Interesting research areas could be developed from this problem. Here are some possible directions.
This research problem is important because of several factors. If a professor leaves a university, the university may incur a significant cost and time to fill the vacant position. Some of the factors that may influence this probability are:
Present salary and discipline,
Years of experience (years since PhD and years in the present position),
Rank of the professor, tenured / tenure-track / non-tenured, whether the professor has post-doc,
Performance metrics of the professor (e.g. no. of publications, no. of citations, no. and amount external grants currently available, grant history)
Location of the university, professor’s hometown
The probability of a professor changing job/university can be formulated as a classification problem, and hence can be solved using a logistic regression or random forest classifier.
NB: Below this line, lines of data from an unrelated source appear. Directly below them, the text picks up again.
**src/rtl/cosim_log_item_assembler.sv**
```systemverilog
// Rebuilds DPI word streams into commit-log records and buffers them in a small FIFO.
// Word counts are derived from XREG_W/FREG_W/DPI_W; framing errors pulse err_o.
module cosim_log_item_assembler #(
    parameter int XREG_W     = 64,
    parameter int FREG_W     = 128,
    parameter int DPI_W      = 32,
    parameter int DEPTH      = 4,
    parameter int KEY_TYPE_W = 4
) (
    input  logic                         clk_i,
    input  logic                         rst_ni,
    input  logic                         in_valid_i,
    output logic                         in_ready_o,
    input  logic                         in_sof_i,
    input  logic [1:0]                   in_kind_i,
    input  logic [DPI_W-1:0]             in_word_i,
    output logic                         out_valid_o,
    input  logic                         out_ready_i,
    output logic [1:0]                   out_kind_o,
    output logic [KEY_TYPE_W-1:0]        out_key_type_o,
    output logic [XREG_W-KEY_TYPE_W-1:0] out_key_id_o,
    output logic [XREG_W-1:0]            out_addr_o,
    output logic [FREG_W-1:0]            out_data_o,
    output logic [DPI_W-1:0]             out_size_o,
    output logic                         err_o,
    output logic [31:0]                  item_cnt_o
);

    localparam int XW        = XREG_W / DPI_W;
    localparam int FW        = FREG_W / DPI_W;
    localparam int REG_WORDS = XW + FW;
    localparam int MEM_WORDS = 2 * XW + 1;
    localparam int MAX_WORDS = (REG_WORDS > MEM_WORDS) ? REG_WORDS : MEM_WORDS;
    localparam int CNT_W     = $clog2(MAX_WORDS + 1);
    localparam int PTR_W     = $clog2(DEPTH);

    localparam logic [1:0] KIND_REG = 2'd0;
    localparam logic [1:0] KIND_ILL = 2'd3;

    typedef enum logic [1:0] {ST_IDLE, ST_COLLECT, ST_DROP} state_t;

    typedef struct packed {
        logic [1:0]                   kind;
        logic [KEY_TYPE_W-1:0]        key_type;
        logic [XREG_W-KEY_TYPE_W-1:0] key_id;
        logic [XREG_W-1:0]            addr;
        logic [FREG_W-1:0]            data;
        logic [DPI_W-1:0]             size;
    } rec_t;

    state_t                       state_q, state_n;
    logic [CNT_W-1:0]             cnt_q, cnt_n, last_idx;
    logic [1:0]                   kind_q, kind_n;
    logic [XW-1:0][DPI_W-1:0]     key_q, key_n, addr_q, addr_n, mdat_q, mdat_n;
    logic [FW-1:0][DPI_W-1:0]     val_q, val_n;
    logic [DPI_W-1:0]             size_q, size_n;
    logic                         err_q, err_n;
    logic                         push, pop, accept;
    logic [31:0]                  item_cnt_q;
    rec_t                         push_rec, head;

    rec_t                         mem [DEPTH];
    logic [PTR_W-1:0]             wr_ptr_q, rd_ptr_q;
    logic [PTR_W:0]               count_q;

    assign in_ready_o = (count_q != (PTR_W+1)'(DEPTH));
    assign accept     = in_valid_i & in_ready_o;
    assign last_idx   = (kind_q == KIND_REG) ? CNT_W'(REG_WORDS - 1) : CNT_W'(MEM_WORDS - 1);

    always_comb begin
        state_n = state_q;
        cnt_n   = cnt_q;
        kind_n  = kind_q;
        key_n   = key_q;
        val_n   = val_q;
        addr_n  = addr_q;
        mdat_n  = mdat_q;
        size_n  = size_q;
        err_n   = 1'b0;
        push    = 1'b0;
        if (accept) begin
            if (in_sof_i) begin
                // A sof always restarts framing; a truncated item in COLLECT is an error.
                if (state_q == ST_COLLECT) err_n = 1'b1;
                if (in_kind_i == KIND_ILL) begin
                    state_n = ST_DROP;
                    cnt_n   = '0;
                    err_n   = 1'b1;
                end else begin
                    state_n = ST_COLLECT;
                    cnt_n   = CNT_W'(1);
                    kind_n  = in_kind_i;
                    key_n   = '0;
                    val_n   = '0;
                    addr_n  = '0;
                    mdat_n  = '0;
                    size_n  = '0;
                    if (in_kind_i == KIND_REG) key_n[0] = in_word_i;
                    else                       addr_n[0] = in_word_i;
                end
            end else begin
                case (state_q)
                    ST_IDLE: err_n = 1'b1;
                    ST_COLLECT: begin
                        if (kind_q == KIND_REG) begin
                            for (int unsigned i = 0; i < XW; i++)
                                if (cnt_q == CNT_W'(i)) key_n[i] = in_word_i;
                            for (int unsigned i = 0; i < FW; i++)
                                if (cnt_q == CNT_W'(XW + i)) val_n[i] = in_word_i;
                        end else begin
                            for (int unsigned i = 0; i < XW; i++) begin
                                if (cnt_q == CNT_W'(i))      addr_n[i] = in_word_i;
                                if (cnt_q == CNT_W'(XW + i)) mdat_n[i] = in_word_i;
                            end
                            if (cnt_q == CNT_W'(2 * XW)) size_n = in_word_i;
                        end
                        if (cnt_q == last_idx) begin
                            push    = 1'b1;
                            state_n = ST_IDLE;
                            cnt_n   = '0;
                        end else begin
                            cnt_n = cnt_q + CNT_W'(1);
                        end
                    end
                    default: ;
                endcase
            end
        end
    end

    // Record is built from the next-field values so the last word lands in the same push.
    always_comb begin
        push_rec      = '0;
        push_rec.kind = kind_q;
        if (kind_q == KIND_REG) begin
            {push_rec.key_type, push_rec.key_id} = key_n;
            push_rec.data                        = val_n;
        end else begin
            push_rec.addr = addr_n;
            push_rec.data = FREG_W'(mdat_n);
            push_rec.size = size_n;
        end
    end

    always_ff @(posedge clk_i or negedge rst_ni) begin
        if (!rst_ni) begin
            state_q    <= ST_IDLE;
            cnt_q      <= '0;
            kind_q     <= '0;
            key_q      <= '0;
            val_q      <= '0;
            addr_q     <= '0;
            mdat_q     <= '0;
            size_q     <= '0;
            err_q      <= 1'b0;
            item_cnt_q <= '0;
        end else begin
            state_q <= state_n;
            cnt_q   <= cnt_n;
            kind_q  <= kind_n;
            key_q   <= key_n;
            val_q   <= val_n;
            addr_q  <= addr_n;
            mdat_q  <= mdat_n;
            size_q  <= size_n;
            err_q   <= err_n;
            if (push) item_cnt_q <= item_cnt_q + 32'd1;
        end
    end

    assign pop = out_valid_o & out_ready_i;

    always_ff @(posedge clk_i or negedge rst_ni) begin
        if (!rst_ni) begin
            wr_ptr_q <= '0;
            rd_ptr_q <= '0;
            count_q  <= '0;
        end else begin
            if (push) wr_ptr_q <= wr_ptr_q + PTR_W'(1);
            if (pop)  rd_ptr_q <= rd_ptr_q + PTR_W'(1);
            if (push && !pop)      count_q <= count_q + (PTR_W+1)'(1);
            else if (pop && !push) count_q <= count_q - (PTR_W+1)'(1);
        end
    end

    always_ff @(posedge clk_i) begin
        if (push) mem[wr_ptr_q] <= push_rec;
    end

    assign out_valid_o    = (count_q != '0);
    assign head           = out_valid_o ? mem[rd_ptr_q] : '0;
    assign out_kind_o     = head.kind;
    assign out_key_type_o = head.key_type;
    assign out_key_id_o   = head.key_id;
    assign out_addr_o     = head.addr;
    assign out_data_o     = head.data;
    assign out_size_o     = head.size;
    assign err_o          = err_q;
    assign item_cnt_o     = item_cnt_q;

endmodule

```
This question is important to both the individual professor and the university. Getting tenure is a significant milestone rewarded to a professor for excellence in research/teaching. Whether or not a tenure-track professor will be granted tenure can depend on several factors such as:
Performance metrics of the professor in research (e.g. no. of publications, no. of citations, no. and amount external grants currently available, grant history),
Performance metrics of the professor in teaching (e.g. rating provided by students, average class performance), collaboration with industry and academia,
Whether or not professor has post-doc,
Demand and supply of professors in the particular area the individual professor specializes on.
The given data set does not include demographic information of professors. It may be important to discover whether or how demographics influence the salary of professors, given all other parameters remain constant.
In order to do that, we can import several demographic information, such as race, ethnicity, age, marital status, citizenship, place of birth, and combine them with gender to see if these attributes alone have impact on the salary.